Taalstimulerend jeugdbeleid buiten de school

advertisement
nieuwsbrief
TAAL & ONDERWIJS maart 2011
Taalstimulerend jeugdbeleid buiten de school
Door Kris Van den Branden
In heel wat steden en gemeenten in Vlaanderen maken schoolteams, beleidsmakers en ouders
zich zorgen over de onderwijsresultaten van anderstalige kinderen. Kinderen van laagopgeleide
ouders die niet in het Nederlands zijn opgevoed, hebben het moeilijk om succesvol te zijn in het
Vlaamse onderwijs. Schoolteams werken heel hard en willen deze uitdaging aangaan, maar
geven vaak het signaal dat ze het niet alleen kunnen. Ze kijken dan ook reikhalzend uit naar
allerlei initiatieven die buiten de school worden genomen om de taalontwikkeling en de
algemene ontwikkeling van de kinderen te bevorderen: in de kinderdagverblijven, in de vooren naschoolse kinderopvang, in de vrijetijdsbesteding, op de speelpleinen, en in de gezinnen zelf.
We focussen in dit artikel op taalstimulering.
De hamvraag daarbij is: welke initiatieven helpen deze kinderen echt om beter taal te
verwerven?
Orde in de chaos
Het gonst van de initiatieven: verteltassen worden mee naar huis gedragen, kinderverzorgsters en
speelpleinwerkers krijgen training om taal te stimuleren, kansarme ouders krijgen
opvoedingsondersteuning, bibliobussen rijden rond, taalkampen worden georganiseerd, …

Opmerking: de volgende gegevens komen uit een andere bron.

===== src/inc/rsh_pkg.sv =====
// Purpose: Constants for the serial host port with reset and interface watchdog
// Assumes: Register indices 00h to 0Fh, one byte each
// Notes:   Reset values cover the control bits only; time bits hold their content
package rsh_pkg;
  localparam logic [3:0] RSH_IDX_CTRL1    = 4'h0;
  localparam logic [3:0] RSH_IDX_CTRL2    = 4'h1;
  localparam logic [3:0] RSH_IDX_SECONDS  = 4'h2;
  localparam logic [3:0] RSH_IDX_MINUTES  = 4'h3;
  localparam logic [3:0] RSH_IDX_HOURS    = 4'h4;
  localparam logic [3:0] RSH_IDX_DAYS     = 4'h5;
  localparam logic [3:0] RSH_IDX_WEEKDAYS = 4'h6;
  localparam logic [3:0] RSH_IDX_MONTHS   = 4'h7;
  localparam logic [3:0] RSH_IDX_YEARS    = 4'h8;
  localparam logic [3:0] RSH_IDX_AL_MIN   = 4'h9;
  localparam logic [3:0] RSH_IDX_AL_HOUR  = 4'ha;
  localparam logic [3:0] RSH_IDX_AL_DAY   = 4'hb;
  localparam logic [3:0] RSH_IDX_AL_WDAY  = 4'hc;
  localparam logic [3:0] RSH_IDX_CLKSEL   = 4'hd;
  localparam logic [3:0] RSH_IDX_CD_SETUP = 4'he;
  localparam logic [3:0] RSH_IDX_CD_VALUE = 4'hf;
  localparam logic [3:0] RSH_IDX_LAST     = 4'hf;
  localparam int         RSH_NUM_REGS     = 16;
  // Implemented-bit masks per register
  localparam logic [7:0] RSH_MASK [RSH_NUM_REGS] = '{
    8'hec, 8'hff, 8'hff, 8'h7f, 8'h3f, 8'h3f, 8'h07, 8'h1f,
    8'hff, 8'hff, 8'hbf, 8'hbf, 8'h87, 8'h07, 8'h83, 8'hff};
  // Control bits forced at every internal reset, and their values
  localparam logic [7:0] RSH_RSTM [RSH_NUM_REGS] = '{
    8'hec, 8'hff, 8'h80, 8'h00, 8'h00, 8'h00, 8'h00, 8'h00,
    8'h00, 8'h80, 8'h80, 8'h80, 8'h80, 8'h07, 8'h83, 8'h00};
  localparam logic [7:0] RSH_RSTV [RSH_NUM_REGS] = '{
    8'h08, 8'h00, 8'h80, 8'h00, 8'h00, 8'h00, 8'h00, 8'h00,
    8'h00, 8'h80, 8'h80, 8'h80, 8'h80, 8'h00, 8'h03, 8'h00};
  localparam int         RSH_FLAG_BIT     = 7;   // Oscillator-stop flag in seconds
  localparam int         RSH_ARM_BIT      = 3;   // Reset-bypass arm in control_one
  localparam int         RSH_HOUR12_BIT   = 2;   // 12-hour select in control_one
  localparam int         RSH_RW_BIT       = 7;
  localparam logic [2:0] RSH_SUBADDR      = 3'b001;
  localparam logic [2:0] RSH_CLKSEL_32K   = 3'b000;
  localparam int         RSH_WDOG_TICKS   = 2;
  localparam int         RSH_CLK_HZ       = 125000000;
  localparam int         RSH_FIFO_DEPTH   = 8;
  // Bypass sequence: minimum hold of each phase
  localparam int         RSH_BYP_MIN_NS   = 500;
  localparam int         RSH_BYP_MIN_CYC  = (RSH_BYP_MIN_NS * 125 + 999) / 1000;
  typedef enum logic [3:0] {
    RSH_ST_CMD  = 4'b0001,
    RSH_ST_WR   = 4'b0010,
    RSH_ST_RD   = 4'b0100,
    RSH_ST_IGN  = 4'b1000
  } rsh_state_type;
endpackage : rsh_pkg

Opvallend is echter dat in veel gemeenten en steden veel van die initiatieven naast elkaar worden
uitgevoerd, en er tussen de ondersteuners niet altijd veel interactie en uitwisseling valt te
bespeuren. Een taalstimulerend jeugdbeleid kan aan kracht winnen indien de verschillende
partners vanuit een gezamenlijk plan, met gezamenlijke doelstellingen en vanuit een gezamenlijke
visie zouden starten.
Op het vlak van visievorming moeten belangrijke knopen worden doorgehakt. Wat is een
krachtige manier om buiten de school aan taalstimulering te doen? Soms zijn buitenschoolse
werkingen geneigd om de aanpak van de school over te nemen: de kinderverzorgster moet
bijvoorbeeld proberen om de technieken en materialen van de kleuterleidster over te nemen, de
speelpleinwerker moet nu ook Standaardnederlands praten, … Dat is niet ideaal want zo gaat net
de kracht van een buitenschoolse context vaak verloren. Buiten de school kunnen kinderen en
jongeren net op een veel speelsere, ontspannen manier taal verwerven. Buiten de school kunnen
kinderen en jongeren met allerlei gesprekspartners in interactie gaan, die op de school afwezig
zijn. Buiten de school moet geen les over taal worden gegeven, maar kan taal voluit gebruikt
worden om interessante, spannende, boeiende dingen mee te doen. Buiten de school hebben de
kinderen en jongeren veel rijkere kansen om hun thuistaal verder te ontwikkelen. Buiten de
school kunnen kinderen die het op school moeilijk hebben, schitteren. De buitenschoolse
taalstimulering mag dus niet ‘schools’ worden.
Voorbeelden
Buitenschoolse taalstimulering kan dus in veel opzichten complementair zijn met de
taalstimulering in de school. Of anders gezegd: als de sterktes van de schoolcontext en de
buitencontext worden uitgebuit en gecombineerd, dan kunnen er sterke verhalen voor
taalstimulering ontstaan. We geven een paar voorbeelden:
‐
Leerlingen van een basis- of secundaire school gaan praten met leerkrachten,
buurtbewoners en ouders, doen veldonderzoek, en werken vervolgens een voorstel uit
© Centrum voor Taal en Onderwijs
nieuwsbrief
‐
‐
‐
‐
‐
TAAL & ONDERWIJS maart 2011
voor de verbetering van de verkeersveiligheid rond de school; dat voorstel bespreken
ze met de gemeenteambtenaar die voor verkeersveiligheid verantwoordelijk is.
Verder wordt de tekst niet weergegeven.